Wenn der Kreis sich schließt….

Mit dem Reiten habe ich seit vielen Jahren abgeschlossen…

Meine Sättel, Trensen und Halfter sind schon lange verkauft. Bleiben durften lediglich einige Fotos und Bücher über Pferde.

Diese entdeckte mein dreijähriger Sohn, Immanuel, bei einem seiner Streifzüge durch den Speicher in einem verstaubten Karton. Gemeinsam schauten wir die Bücher an, die vielen Abbildungen von Pferden und Ponys darin weckten sein Interesse. Das wird sich bestimmt bald wieder geben, dachte ich für mich.

Nun ja, einige Wochen später sind wir schließlich auf einen Ponyhof gefahren. Für eine Stunde durften wir mit einem Shetty spazieren gehen, dann warteten die nächsten Kinder. Sehr gerne hätte Immanuel beim Putzen geholfen, doch das war nicht möglich. Was das Zusammensein mit Pferden tatsächlich bedeutet, konnte mein Sohn auf diese Weise leider nicht erfahren.

 Glücklicherweise aber kenne ich einen Pferdehof auf dem die wahre Begegnung von Mensch und Tier im Mittelpunkt steht. Es sollte also tatsächlich so kommen, dass die neu entdeckte Faszination meines Kindes für Pferde mich zu meinen eigenen Wurzeln zurückführt.

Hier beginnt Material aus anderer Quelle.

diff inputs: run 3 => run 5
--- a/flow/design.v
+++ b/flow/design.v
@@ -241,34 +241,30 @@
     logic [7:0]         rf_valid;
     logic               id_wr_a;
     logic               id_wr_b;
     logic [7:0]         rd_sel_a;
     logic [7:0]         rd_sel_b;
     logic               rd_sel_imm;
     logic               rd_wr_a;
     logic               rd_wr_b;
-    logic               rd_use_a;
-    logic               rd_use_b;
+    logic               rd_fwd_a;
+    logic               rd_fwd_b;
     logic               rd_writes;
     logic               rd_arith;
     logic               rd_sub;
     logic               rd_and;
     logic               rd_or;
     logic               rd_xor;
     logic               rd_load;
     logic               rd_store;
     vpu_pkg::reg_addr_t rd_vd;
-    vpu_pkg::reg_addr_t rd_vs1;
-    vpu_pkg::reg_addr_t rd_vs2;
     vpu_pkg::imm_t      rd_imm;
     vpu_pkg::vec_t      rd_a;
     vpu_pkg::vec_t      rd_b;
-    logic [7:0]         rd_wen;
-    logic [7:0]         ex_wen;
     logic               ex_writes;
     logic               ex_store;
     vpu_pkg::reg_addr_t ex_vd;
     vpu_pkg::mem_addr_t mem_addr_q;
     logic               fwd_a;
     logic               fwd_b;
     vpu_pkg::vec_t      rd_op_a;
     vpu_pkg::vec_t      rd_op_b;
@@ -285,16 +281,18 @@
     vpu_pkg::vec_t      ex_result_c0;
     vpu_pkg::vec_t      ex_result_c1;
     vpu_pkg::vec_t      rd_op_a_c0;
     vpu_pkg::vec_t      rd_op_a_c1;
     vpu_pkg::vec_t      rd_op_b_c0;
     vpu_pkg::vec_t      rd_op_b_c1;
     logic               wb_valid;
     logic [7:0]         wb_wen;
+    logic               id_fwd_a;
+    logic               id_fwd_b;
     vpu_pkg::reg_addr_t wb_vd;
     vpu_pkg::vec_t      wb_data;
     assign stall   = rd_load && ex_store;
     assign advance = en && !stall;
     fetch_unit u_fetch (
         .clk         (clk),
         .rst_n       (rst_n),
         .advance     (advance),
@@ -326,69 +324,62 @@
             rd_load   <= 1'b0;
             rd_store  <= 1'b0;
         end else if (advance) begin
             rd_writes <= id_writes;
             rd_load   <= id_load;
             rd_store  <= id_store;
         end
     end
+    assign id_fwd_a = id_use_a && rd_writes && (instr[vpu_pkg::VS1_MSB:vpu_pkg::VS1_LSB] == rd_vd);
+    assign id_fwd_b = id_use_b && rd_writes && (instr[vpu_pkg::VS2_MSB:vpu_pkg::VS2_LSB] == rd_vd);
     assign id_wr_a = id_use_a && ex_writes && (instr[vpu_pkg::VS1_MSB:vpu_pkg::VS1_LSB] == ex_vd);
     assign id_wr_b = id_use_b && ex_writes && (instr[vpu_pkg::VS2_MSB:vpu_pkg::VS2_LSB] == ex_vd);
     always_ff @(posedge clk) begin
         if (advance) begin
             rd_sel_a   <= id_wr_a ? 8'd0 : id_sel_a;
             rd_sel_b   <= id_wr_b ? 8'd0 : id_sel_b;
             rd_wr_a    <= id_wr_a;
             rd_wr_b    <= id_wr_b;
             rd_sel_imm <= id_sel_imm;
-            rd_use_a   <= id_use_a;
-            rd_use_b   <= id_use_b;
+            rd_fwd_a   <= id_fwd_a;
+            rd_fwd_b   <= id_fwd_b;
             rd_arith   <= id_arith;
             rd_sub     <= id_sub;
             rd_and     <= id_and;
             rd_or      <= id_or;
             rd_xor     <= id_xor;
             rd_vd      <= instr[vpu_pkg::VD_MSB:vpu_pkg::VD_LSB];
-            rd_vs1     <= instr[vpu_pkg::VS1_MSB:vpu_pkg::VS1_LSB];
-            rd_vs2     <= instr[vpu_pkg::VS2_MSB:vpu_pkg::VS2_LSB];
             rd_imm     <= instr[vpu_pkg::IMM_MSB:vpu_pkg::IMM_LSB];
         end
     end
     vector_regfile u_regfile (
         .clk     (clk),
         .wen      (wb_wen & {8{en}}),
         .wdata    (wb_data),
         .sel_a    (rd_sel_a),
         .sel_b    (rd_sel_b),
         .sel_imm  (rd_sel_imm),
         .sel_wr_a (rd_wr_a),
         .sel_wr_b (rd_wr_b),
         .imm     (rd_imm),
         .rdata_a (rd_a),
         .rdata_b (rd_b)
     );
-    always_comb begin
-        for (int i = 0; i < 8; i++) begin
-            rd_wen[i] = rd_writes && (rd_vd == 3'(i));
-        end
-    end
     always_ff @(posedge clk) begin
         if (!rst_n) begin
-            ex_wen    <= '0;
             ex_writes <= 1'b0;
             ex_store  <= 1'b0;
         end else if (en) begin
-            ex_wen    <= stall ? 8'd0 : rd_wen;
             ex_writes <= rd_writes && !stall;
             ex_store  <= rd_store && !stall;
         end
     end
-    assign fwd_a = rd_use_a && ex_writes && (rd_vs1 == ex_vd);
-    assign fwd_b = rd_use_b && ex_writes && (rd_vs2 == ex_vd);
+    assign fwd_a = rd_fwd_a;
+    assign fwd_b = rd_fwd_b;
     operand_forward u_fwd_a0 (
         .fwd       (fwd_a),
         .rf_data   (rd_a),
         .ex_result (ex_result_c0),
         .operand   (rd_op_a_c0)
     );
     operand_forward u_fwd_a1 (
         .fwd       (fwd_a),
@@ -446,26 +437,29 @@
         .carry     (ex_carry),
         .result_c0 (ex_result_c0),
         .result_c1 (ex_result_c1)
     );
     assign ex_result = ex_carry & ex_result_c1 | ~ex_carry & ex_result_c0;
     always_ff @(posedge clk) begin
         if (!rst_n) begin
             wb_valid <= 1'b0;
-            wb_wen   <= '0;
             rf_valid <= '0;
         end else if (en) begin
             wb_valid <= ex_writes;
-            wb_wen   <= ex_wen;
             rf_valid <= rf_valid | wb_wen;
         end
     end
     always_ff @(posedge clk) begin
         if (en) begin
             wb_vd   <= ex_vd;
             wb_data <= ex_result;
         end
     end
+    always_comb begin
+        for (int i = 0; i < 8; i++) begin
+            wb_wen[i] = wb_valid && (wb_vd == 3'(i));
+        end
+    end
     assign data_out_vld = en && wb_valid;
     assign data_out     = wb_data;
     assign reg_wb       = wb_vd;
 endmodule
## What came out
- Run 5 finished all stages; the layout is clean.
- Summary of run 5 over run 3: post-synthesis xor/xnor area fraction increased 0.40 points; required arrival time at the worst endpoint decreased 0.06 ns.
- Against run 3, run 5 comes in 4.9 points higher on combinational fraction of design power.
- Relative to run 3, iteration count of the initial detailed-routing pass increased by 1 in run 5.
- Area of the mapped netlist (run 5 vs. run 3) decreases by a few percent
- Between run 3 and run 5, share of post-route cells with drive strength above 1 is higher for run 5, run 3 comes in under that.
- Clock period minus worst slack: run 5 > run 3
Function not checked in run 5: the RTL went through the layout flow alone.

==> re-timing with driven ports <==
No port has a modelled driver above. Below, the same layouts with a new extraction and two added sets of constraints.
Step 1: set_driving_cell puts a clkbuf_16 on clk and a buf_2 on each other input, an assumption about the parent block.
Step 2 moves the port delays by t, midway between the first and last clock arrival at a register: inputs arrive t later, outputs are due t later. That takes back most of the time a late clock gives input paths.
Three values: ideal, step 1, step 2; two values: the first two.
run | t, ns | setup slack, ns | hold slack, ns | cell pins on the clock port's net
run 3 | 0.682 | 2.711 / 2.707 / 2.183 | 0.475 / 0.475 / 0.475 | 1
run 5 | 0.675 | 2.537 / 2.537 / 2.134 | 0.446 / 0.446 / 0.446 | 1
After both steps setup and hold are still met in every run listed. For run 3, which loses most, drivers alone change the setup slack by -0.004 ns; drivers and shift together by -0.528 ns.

Frau Gallin-Ast und ihre Pferde lernte ich im Alter von sieben Jahren kennen. Der Hof befand sich damals noch in Großberghofen und war für mich praktisch zu Fuß erreichbar.

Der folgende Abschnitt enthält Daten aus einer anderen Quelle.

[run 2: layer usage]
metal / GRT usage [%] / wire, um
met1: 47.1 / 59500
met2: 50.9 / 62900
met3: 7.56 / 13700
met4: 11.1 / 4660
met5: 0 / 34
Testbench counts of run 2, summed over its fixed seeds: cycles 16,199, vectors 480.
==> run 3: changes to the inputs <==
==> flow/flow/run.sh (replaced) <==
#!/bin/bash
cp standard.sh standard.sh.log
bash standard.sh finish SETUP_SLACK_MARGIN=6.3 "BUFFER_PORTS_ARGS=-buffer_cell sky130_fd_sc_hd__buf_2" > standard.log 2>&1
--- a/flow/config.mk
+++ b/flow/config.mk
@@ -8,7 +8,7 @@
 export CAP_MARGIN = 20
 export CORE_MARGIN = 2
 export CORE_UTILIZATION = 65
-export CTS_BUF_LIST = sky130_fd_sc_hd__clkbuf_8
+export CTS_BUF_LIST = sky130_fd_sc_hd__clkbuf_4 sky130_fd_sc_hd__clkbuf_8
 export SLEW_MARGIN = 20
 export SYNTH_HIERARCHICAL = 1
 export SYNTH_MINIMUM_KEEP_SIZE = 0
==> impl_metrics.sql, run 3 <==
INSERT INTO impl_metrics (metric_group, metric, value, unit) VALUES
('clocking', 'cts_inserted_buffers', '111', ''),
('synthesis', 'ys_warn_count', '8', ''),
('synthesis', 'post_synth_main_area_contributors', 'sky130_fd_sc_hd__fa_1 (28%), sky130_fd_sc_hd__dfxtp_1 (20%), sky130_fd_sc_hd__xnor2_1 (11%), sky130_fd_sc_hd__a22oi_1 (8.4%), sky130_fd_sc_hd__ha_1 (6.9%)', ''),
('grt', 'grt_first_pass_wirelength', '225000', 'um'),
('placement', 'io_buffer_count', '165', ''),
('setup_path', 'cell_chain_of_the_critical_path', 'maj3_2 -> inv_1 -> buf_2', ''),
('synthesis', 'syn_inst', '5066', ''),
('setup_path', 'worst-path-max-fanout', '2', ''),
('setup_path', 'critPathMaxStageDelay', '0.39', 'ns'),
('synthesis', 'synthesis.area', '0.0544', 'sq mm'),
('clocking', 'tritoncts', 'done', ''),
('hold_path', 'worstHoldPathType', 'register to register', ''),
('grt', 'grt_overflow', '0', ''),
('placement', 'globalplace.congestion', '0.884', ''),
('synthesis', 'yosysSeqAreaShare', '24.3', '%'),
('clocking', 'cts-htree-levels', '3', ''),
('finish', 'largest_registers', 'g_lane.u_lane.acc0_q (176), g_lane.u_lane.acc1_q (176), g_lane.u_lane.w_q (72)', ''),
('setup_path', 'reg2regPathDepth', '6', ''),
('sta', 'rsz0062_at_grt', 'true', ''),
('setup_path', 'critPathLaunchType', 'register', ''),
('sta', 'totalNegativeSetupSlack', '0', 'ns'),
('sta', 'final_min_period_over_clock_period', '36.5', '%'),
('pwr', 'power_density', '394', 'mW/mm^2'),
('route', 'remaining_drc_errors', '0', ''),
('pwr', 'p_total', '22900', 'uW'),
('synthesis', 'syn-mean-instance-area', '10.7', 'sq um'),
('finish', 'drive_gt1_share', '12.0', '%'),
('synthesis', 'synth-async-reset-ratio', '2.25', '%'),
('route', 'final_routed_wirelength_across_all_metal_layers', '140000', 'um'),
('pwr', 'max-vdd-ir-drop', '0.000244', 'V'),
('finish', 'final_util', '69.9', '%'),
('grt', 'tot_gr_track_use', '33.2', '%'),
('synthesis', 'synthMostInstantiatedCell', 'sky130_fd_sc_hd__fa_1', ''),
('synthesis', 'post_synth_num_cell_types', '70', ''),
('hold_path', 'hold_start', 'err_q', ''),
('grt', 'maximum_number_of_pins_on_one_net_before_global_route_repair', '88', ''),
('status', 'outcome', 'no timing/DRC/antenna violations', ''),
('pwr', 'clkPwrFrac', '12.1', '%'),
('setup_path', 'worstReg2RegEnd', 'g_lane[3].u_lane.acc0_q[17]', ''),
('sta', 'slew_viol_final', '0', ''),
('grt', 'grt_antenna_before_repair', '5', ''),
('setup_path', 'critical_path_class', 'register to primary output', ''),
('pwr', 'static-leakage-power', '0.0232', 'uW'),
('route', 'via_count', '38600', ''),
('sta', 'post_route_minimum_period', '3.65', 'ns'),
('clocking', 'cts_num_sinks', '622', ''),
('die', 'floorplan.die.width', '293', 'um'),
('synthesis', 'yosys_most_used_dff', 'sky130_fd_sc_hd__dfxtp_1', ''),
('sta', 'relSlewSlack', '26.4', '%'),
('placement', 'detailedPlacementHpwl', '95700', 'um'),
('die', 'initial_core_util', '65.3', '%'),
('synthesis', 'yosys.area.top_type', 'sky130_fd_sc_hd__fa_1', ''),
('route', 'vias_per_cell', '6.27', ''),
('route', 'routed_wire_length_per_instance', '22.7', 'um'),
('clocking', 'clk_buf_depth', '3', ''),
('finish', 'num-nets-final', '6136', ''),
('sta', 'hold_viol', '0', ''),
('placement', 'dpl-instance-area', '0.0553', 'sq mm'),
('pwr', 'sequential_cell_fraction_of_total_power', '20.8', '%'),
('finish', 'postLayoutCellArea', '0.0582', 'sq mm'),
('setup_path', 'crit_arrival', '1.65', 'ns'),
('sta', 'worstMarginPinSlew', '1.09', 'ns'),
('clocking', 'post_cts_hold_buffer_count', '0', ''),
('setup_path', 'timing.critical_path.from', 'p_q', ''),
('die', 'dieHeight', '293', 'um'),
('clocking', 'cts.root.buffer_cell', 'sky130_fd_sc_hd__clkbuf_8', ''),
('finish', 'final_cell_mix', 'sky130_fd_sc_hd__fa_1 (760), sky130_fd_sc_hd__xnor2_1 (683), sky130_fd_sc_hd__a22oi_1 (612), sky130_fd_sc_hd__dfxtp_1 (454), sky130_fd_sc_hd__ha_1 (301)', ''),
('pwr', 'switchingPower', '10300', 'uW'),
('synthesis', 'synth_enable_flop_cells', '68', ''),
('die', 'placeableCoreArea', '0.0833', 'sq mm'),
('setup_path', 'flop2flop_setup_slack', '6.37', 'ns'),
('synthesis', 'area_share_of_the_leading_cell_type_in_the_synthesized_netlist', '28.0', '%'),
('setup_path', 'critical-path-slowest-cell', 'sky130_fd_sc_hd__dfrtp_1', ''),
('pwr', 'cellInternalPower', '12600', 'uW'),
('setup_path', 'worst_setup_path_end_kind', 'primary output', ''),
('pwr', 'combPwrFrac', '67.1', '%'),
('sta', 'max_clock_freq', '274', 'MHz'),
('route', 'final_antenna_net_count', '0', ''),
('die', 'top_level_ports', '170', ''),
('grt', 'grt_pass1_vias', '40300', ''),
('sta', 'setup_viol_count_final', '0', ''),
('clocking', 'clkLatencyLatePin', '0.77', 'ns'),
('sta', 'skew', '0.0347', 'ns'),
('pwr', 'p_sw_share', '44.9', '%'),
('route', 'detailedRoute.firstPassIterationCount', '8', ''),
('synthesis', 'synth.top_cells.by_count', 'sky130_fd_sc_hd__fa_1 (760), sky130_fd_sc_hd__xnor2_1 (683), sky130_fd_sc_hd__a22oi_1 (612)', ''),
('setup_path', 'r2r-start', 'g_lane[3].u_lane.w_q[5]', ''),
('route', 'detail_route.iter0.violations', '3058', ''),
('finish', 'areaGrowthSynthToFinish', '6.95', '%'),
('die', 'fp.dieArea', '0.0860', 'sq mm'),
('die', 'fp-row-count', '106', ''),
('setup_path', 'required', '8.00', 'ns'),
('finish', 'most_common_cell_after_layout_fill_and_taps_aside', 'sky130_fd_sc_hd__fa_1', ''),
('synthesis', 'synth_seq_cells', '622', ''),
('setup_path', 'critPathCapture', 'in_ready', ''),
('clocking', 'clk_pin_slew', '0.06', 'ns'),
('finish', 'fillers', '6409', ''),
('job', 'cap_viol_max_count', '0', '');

Mit Pauline, der charakterstarken Shetty-Stute, schloss ich meine erste Pony-Freundschaft. Ich lernte das Putzen, Führen und den generellen Umgang mit einem Pony. Auch die Grundlagen des Reitens erlernte ich auf Rücken von Pauline. Rasch merkte ich aber auch: Das Leben ist kein Ponyhof! Denn nicht nur einmal streifte mich die Shetty-Stute an den Zaunlatten des Reitplatzes ab, unter denen sie problemlos hindurch galoppieren konnte.

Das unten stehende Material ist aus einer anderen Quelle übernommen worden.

Source: an optimization exercise on an open RTL-to-GDS flow (aim: small area). Production flows keep margins and buffers that such runs may drop.
Function was checked by simulation only, so behaviour that the tests miss may differ from the original.
Power and IR drop assume default switching activity.

==> module pio_therm, before the edit <==
module pio_therm (
  input  logic [5:0]  a,
  output logic [31:0] lt
);
  logic [3:0]  t2;
  logic [7:0]  t3;
  logic [15:0] t4;
  assign t2 = {1'b0, a[1] & a[0], a[1], a[1] | a[0]};
  for (genvar i = 0; i < 4; i++) begin : g3
    assign t3[i]     = a[2] | t2[i];
    assign t3[i + 4] = a[2] & t2[i];
  end
  for (genvar i = 0; i < 8; i++) begin : g4
    assign t4[i]     = a[3] | t3[i];
    assign t4[i + 8] = a[3] & t3[i];
  end
  for (genvar i = 0; i < 16; i++) begin : g5
    assign lt[i]      = a[5] | a[4] | t4[i];
    assign lt[i + 16] = a[5] | (a[4] & t4[i]);
  end
endmodule
==> module pio_mux32, before the edit <==
module pio_mux32 (
  input  logic [4:0]  a,
  input  logic [31:0] d,
  output logic        y
);
  assign y = d[a];
endmodule
==> flow/config.mk <==
export PLATFORM = sky130hd
export DESIGN_NAME = pio_top
export DESIGN_NICKNAME = pio_top
export VERILOG_FILES = /design/flow/design.v
export SDC_FILE = /design/flow/constraint.sdc
export NUM_CORES = 4
export LEC_CHECK = 0
export CAP_MARGIN = 20
export CORE_MARGIN = 2
export CORE_UTILIZATION = 40
export SLEW_MARGIN = 20
export SYNTH_HIERARCHICAL = 1
==> flow/constraint.sdc <==
create_clock -name core_clock -period 10.0 [get_ports {clk_25mhz}]
set_input_delay 2.0000 -clock core_clock [delete_from_list [all_inputs] [get_ports {clk_25mhz}]]
set_output_delay 2.0000 -clock core_clock [all_outputs]
set_load 0.01 [all_outputs]
standard.sh (not shown) runs the stock make flow with config.mk's settings and CLKGATE_MAP_FILE= SYNTH_SCRIPT=/design/flow/synth_recipe.tcl, a recipe that flattens the netlist after the stock synthesis.
==> flow/flow/run.sh <==
#!/bin/bash
# Standard layout, with clock tree synthesis told not to add dummy loads and to
# cluster more flip-flops per leaf buffer.
set -euo pipefail
export CTS_ARGS="-sink_clustering_enable -repair_clock_nets -dont_use_dummy_load -buf_list sky130_fd_sc_hd__clkbuf_16 -sink_clustering_size 30 -sink_clustering_max_diameter 80"
bash standard.sh > standard.log 2>&1
Then changed:
--- a/flow/design.v
+++ b/flow/design.v
@@ -248,30 +248,46 @@
 module pio_therm (
   input  logic [5:0]  a,
   output logic [31:0] lt
 );
-  logic [3:0]  t2;
-  logic [7:0]  t3;
-  logic [15:0] t4;
-  assign t2 = {1'b0, a[1] & a[0], a[1], a[1] | a[0]};
-  for (genvar i = 0; i < 4; i++) begin : g3
-    assign t3[i]     = a[2] | t2[i];
-    assign t3[i + 4] = a[2] & t2[i];
-  end
-  for (genvar i = 0; i < 8; i++) begin : g4
-    assign t4[i]     = a[3] | t3[i];
-    assign t4[i + 8] = a[3] & t3[i];
-  end
-  for (genvar i = 0; i < 16; i++) begin : g5
-    assign lt[i]      = a[5] | a[4] | t4[i];
-    assign lt[i + 16] = a[5] | (a[4] & t4[i]);
+  logic [7:0] t3;
+  logic [3:0] g, e;
+  assign t3 = {1'b0, a[2] & a[1] & a[0], a[2] & a[1], a[2] & (a[1] | a[0]),
+               a[2], a[2] | (a[1] & a[0]), a[2] | a[1], a[2] | a[1] | a[0]};
+  assign g  = {a[5], a[5] | (a[4] & a[3]), a[5] | a[4], a[5] | a[4] | a[3]};
+  assign e  = {a[4] & a[3], a[4] & ~a[3], ~a[4] & a[3], ~a[4] & ~a[3]};
+  for (genvar p = 0; p < 4; p++) begin : g_p
+    for (genvar q = 0; q < 8; q++) begin : g_q
+      pio_ao21 u_t (.a(g[p]), .b(e[p]), .c(t3[q]), .y(lt[8*p + q]));
+    end
   end
 endmodule
+module pio_ao21 (
+  input  logic a, b, c,
+  output logic y
+);
+  assign y = a | (b & c);
+endmodule
 module pio_mux32 (
   input  logic [4:0]  a,
   input  logic [31:0] d,
   output logic        y
 );
+  logic [7:0] l1;
+  logic [1:0] l2;
+  for (genvar i = 0; i < 8; i++) begin : g1
+    pio_mux4 u_m (.a(a[1:0]), .d(d[4*i +: 4]), .y(l1[i]));
+  end
+  for (genvar i = 0; i < 2; i++) begin : g2
+    pio_mux4 u_m (.a(a[3:2]), .d(l1[4*i +: 4]), .y(l2[i]));
+  end
+  assign y = a[4] ? l2[1] : l2[0];
+endmodule
+module pio_mux4 (
+  input  logic [1:0] a,
+  input  logic [3:0] d,
+  output logic       y
+);
   assign y = d[a];
 endmodule
 module pio_ao4 (
   input  logic [3:0] s,
=> The new run completed without violations. Synthesized area barely changes. Power fell by 0.83%. Final area is lower by 0.32%. Via count shrinks by 1.6%. Wire length is lower by 1.9%. Cell count decreases by 1.7%. Setup slack improves by 0.20 ns. Sequential power hardly moves. Global-route usage decreases by 0.46 points. Die area barely changes. Fmax rises by 2.3%. Utilization stays flat.

## re-timing with driven ports
The results above use ideal ports. As a check the final layouts listed here were re-extracted and re-timed, cells and wires unchanged.
Step 1 sets driving cells, clkbuf_16 on the clock port and buf_2 on the other inputs (assumed; they add their load-dependent delay and slew).
Step 2 adds t to the input delays and takes it off the output delays; t is the mean of the earliest and latest rising clock arrival at the registers after step 1. Input paths then give back, and output paths get back, about the clock's delay inside the block.
Slacks: no drivers / after step 1 / after step 2; pairs: no drivers / after step 1.
run | t (ns) | setup WS [ns] | hold WS [ns] | worst slew at a driven data input, ns
the first run | 0.682 | 1.004 / 1.004 / 1.004 | 0.498 / 0.498 / 0.498 | 0.07
the second run | 0.663 | 1.209 / 1.209 / 1.209 | 0.494 / 0.494 / 0.494 | 0.09
After both steps every run listed still meets setup and hold.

Um ehrlich zu sein, waren es aber auch nicht die eigensinnigen Ponys, die mich als Mädchen so sehr begeisterten, viel mehr waren es die großen Pferde. Wenn LOCANDO, MY JUDGE oder PROSPECT DANCER im Galopp über den Reitplatz tanzten, dann konnte ich stundenlang zusehen und bewunderte die größeren Reitmädchen sehr. So möchte ich auch einmal reiten! Das war mein Wunsch.

Doch es sollte ein wenig anders kommen. Unter all den ehemaligen Galopp-Rennpferden war es nämlich NET LINE, der Traber, der schließlich mein Herz im Sturm eroberte.

Er wirkt etwas weniger elegant als seine Galopper-Kollegen, ist etwas tollpatschig und ist unter dem Sattel grundsätzlich eben nur im Schritt und Trab zu reiten, aber er hat den Charakter eines Champions. Mit Netty unter mir entwickelte ich mich zu einer einfühlsamen jungen Reiterin. Es störte mich nicht, dass wir nicht galoppieren konnten. Das Traben und vor allem der verstärkte Trab war nicht nur eine Pflichtübung, sondern unsere Kür. Das machten uns die Galopper so schnell nicht nach. Auf diese Weise lernte ich als zehnjähriges Mädchen auf NET LINE nicht nur Reiten.

Verantwortungsbewusstsein, Zuverlässigkeit, Körpergefühl und Selbstreflexion sind Kompetenzen von denen ich bis heute profitiere. Ich war ein ausgelassenes Mädchen, das mit den ehemaligen Leistungspferden ihren Traum lebte.

Es war wie das Gefühl des zuhause Ankommens, als ich mit Immanuel am 18.08.2021 die Pferde in Happach besuchen durfte. Der herzliche Empfang von Frau Gallin-Ast und der Geruch der Pferde, der über dem gesamten Hof liegt, weckten viele schöne Kindheitserinnerungen.

…und dann gingen wir zu NET LINE auf die Koppel.

Wie einst döste er mit hängender Unterlippe und treuem Blick vor sich hin, nur ein paar graue Haare verraten sein stolzes Alter von 35 Jahren. Die Größe des Pferdes beeindruckte mein Kind anfänglich, doch am Putzplatz überwog die Neugierde.

Ist die Pferdenase wirklich so weich, wie alle behaupten? Wie fühlen sich die Mähne und der Schweif an? Stecken in den Hufen Matsch oder Steinchen? Dann wurde aufgesattelt und aufgezäumt.

Fast eine Stunde führte ich Netty mit Immanuel oben drauf quer über den Reitplatz. Mit dem nötigen Feingefühl trug er seinen jungen Reiter und gab ihm dasselbe Gefühl von Geborgenheit wie mir einst. Als ich Netty in die Mitte führte, um Immanuel herunterzuheben, fragte er noch im Sattel sitzend: „Wann kommen wir wieder zum Netty?“

…….mit dem Reiten hatte ich seit vielen Jahren abgeschlossen…doch dann entdeckte mein Sohn seine Faszination für Pferde.